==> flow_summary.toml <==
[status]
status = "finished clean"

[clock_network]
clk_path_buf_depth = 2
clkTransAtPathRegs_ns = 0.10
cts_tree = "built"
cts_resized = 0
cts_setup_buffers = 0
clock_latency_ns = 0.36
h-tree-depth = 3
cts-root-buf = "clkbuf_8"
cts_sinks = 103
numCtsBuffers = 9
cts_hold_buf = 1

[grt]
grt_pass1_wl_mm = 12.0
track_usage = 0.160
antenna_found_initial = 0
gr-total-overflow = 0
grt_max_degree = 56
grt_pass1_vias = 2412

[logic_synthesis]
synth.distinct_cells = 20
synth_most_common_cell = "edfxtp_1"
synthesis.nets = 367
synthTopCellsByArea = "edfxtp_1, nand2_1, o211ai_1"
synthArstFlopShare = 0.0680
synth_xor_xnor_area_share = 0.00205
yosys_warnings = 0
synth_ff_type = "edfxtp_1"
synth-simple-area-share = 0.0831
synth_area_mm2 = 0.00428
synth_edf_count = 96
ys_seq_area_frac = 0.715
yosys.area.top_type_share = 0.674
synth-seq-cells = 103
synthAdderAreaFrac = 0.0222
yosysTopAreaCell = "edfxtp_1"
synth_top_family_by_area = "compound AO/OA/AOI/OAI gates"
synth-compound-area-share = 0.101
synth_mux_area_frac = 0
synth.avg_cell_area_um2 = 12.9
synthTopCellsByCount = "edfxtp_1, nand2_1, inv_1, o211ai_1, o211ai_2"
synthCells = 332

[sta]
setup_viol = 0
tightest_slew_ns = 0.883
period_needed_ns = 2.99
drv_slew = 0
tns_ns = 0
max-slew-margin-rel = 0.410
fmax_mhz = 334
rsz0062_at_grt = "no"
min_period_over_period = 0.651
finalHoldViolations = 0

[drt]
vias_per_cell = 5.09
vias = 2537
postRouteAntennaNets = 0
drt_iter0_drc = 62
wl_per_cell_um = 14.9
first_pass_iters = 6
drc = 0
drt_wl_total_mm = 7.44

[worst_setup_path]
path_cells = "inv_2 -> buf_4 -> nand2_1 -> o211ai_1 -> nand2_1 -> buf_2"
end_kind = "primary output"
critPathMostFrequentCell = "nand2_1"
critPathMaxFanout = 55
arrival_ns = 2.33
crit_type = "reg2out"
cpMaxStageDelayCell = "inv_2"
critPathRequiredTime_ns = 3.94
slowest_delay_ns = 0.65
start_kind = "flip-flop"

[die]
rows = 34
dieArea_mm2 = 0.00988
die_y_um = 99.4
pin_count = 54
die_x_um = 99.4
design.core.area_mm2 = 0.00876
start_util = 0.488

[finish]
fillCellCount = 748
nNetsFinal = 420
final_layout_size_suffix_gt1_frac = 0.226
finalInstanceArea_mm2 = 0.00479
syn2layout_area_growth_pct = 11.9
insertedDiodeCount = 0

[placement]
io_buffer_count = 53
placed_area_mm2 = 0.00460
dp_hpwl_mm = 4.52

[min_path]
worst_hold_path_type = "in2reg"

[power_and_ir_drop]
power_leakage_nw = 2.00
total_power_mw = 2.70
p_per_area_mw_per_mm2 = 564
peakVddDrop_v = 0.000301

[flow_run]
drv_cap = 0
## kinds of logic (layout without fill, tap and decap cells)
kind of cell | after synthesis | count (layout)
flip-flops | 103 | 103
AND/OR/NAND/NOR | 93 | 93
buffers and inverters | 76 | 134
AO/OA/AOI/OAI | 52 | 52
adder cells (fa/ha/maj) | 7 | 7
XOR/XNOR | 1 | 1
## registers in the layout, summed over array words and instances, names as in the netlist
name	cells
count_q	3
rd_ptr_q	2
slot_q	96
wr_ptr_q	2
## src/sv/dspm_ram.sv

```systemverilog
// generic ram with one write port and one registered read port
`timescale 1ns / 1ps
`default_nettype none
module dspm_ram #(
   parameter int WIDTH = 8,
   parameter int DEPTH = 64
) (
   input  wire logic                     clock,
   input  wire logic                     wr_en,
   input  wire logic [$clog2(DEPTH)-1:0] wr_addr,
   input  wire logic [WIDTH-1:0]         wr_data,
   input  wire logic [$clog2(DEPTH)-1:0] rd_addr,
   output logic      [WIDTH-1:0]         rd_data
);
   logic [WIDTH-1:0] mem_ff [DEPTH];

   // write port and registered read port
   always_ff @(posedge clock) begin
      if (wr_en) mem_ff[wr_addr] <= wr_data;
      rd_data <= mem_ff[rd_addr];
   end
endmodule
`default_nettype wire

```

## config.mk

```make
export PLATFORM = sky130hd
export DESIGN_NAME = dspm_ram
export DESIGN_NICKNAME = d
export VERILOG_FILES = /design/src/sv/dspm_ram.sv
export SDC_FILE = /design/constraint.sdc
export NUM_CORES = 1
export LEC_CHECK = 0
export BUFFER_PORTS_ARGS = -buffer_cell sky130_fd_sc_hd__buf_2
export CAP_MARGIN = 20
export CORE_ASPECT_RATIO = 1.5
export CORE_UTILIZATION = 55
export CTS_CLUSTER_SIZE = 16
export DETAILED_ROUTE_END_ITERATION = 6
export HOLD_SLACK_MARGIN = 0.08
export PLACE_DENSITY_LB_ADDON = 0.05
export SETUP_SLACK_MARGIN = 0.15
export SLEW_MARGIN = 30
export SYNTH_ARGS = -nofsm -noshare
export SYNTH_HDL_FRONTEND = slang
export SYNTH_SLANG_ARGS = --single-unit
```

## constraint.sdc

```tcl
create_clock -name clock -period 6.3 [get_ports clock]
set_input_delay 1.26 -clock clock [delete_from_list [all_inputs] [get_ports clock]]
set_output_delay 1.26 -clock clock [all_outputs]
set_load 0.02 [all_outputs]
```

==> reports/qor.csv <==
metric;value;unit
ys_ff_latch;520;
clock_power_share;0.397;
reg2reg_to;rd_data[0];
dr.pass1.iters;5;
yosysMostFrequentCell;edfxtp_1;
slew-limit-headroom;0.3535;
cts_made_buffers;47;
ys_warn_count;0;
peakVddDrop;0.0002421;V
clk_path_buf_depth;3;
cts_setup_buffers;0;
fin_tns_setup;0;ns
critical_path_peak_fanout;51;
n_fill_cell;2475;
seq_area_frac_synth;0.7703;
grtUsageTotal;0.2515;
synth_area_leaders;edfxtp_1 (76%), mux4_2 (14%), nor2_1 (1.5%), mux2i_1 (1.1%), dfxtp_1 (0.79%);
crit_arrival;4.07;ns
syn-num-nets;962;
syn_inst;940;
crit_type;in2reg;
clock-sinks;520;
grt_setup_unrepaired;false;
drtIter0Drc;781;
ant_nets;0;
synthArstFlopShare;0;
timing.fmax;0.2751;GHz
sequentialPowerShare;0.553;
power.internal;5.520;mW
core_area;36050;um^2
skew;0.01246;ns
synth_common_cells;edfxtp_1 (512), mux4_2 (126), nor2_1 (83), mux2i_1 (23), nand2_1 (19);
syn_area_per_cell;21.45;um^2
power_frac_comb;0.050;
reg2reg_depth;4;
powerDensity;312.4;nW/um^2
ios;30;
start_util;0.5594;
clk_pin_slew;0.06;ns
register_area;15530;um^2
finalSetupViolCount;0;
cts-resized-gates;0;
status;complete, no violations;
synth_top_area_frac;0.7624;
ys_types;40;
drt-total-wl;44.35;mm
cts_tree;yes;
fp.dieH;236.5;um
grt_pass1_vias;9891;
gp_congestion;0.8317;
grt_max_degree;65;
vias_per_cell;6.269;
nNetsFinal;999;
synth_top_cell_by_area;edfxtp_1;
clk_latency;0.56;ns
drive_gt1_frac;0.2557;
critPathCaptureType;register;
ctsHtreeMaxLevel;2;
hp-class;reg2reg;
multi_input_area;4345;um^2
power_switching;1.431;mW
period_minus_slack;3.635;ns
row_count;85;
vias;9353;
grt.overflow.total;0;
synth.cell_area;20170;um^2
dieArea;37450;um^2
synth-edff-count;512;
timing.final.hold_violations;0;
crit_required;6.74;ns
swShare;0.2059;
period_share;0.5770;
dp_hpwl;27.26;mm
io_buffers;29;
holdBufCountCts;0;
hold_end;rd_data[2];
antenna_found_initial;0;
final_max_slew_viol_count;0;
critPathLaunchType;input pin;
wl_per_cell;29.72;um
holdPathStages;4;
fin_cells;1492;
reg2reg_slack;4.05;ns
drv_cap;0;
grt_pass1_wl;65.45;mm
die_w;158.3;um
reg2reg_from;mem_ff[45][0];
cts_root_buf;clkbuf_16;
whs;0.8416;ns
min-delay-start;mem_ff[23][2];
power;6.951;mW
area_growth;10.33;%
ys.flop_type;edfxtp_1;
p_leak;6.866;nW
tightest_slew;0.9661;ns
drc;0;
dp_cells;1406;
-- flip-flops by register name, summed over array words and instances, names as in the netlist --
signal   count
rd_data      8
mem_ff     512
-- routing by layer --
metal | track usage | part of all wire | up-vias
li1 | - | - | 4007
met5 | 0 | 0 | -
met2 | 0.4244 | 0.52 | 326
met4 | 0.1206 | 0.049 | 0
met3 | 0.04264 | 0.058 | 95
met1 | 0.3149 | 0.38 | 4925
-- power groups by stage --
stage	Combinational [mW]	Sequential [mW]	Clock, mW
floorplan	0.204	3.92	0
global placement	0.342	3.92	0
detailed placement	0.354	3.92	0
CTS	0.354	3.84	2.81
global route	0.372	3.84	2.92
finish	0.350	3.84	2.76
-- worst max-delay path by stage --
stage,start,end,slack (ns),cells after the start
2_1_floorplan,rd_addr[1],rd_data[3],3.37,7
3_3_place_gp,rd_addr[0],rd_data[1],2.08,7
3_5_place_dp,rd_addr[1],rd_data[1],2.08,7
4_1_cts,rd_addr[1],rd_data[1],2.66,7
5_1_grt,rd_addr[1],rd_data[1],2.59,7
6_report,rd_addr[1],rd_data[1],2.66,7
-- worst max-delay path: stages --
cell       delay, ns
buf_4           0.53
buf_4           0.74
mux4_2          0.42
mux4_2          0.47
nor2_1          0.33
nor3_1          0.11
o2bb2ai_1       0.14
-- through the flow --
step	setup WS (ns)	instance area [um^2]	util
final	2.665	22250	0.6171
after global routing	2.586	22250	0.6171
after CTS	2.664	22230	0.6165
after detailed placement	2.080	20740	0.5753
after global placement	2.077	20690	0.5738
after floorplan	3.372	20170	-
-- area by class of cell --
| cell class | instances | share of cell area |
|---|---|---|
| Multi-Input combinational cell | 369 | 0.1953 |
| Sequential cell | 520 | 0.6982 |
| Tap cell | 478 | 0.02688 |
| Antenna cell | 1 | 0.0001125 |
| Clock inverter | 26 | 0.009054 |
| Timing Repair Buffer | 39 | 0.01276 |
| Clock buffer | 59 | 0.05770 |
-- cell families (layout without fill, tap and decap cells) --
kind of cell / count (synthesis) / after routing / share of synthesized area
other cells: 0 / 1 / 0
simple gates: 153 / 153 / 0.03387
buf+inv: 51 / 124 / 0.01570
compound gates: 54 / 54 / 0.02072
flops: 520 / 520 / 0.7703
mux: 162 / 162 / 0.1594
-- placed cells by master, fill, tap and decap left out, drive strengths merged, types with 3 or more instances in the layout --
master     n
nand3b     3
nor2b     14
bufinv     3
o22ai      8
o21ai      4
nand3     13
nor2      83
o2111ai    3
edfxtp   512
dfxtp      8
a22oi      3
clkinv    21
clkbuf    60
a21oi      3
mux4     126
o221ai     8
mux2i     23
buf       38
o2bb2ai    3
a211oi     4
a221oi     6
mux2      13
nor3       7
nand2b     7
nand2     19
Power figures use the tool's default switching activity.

» **AIM OF THE TASK**:
Everything starting at the line containing "critPathRequiredTime_ns = 3.94" and ending at the line containing "total_power_mw = 2.70" in the records above should be repeated exactly, and only that.

» **OUTPUT OF THE EXERCISE**:
critPathRequiredTime_ns = 3.94
slowest_delay_ns = 0.65
start_kind = "flip-flop"

[die]
rows = 34
dieArea_mm2 = 0.00988
die_y_um = 99.4
pin_count = 54
die_x_um = 99.4
design.core.area_mm2 = 0.00876
start_util = 0.488

[finish]
fillCellCount = 748
nNetsFinal = 420
final_layout_size_suffix_gt1_frac = 0.226
finalInstanceArea_mm2 = 0.00479
syn2layout_area_growth_pct = 11.9
insertedDiodeCount = 0

[placement]
io_buffer_count = 53
placed_area_mm2 = 0.00460
dp_hpwl_mm = 4.52

[min_path]
worst_hold_path_type = "in2reg"

[power_and_ir_drop]
power_leakage_nw = 2.00
total_power_mw = 2.70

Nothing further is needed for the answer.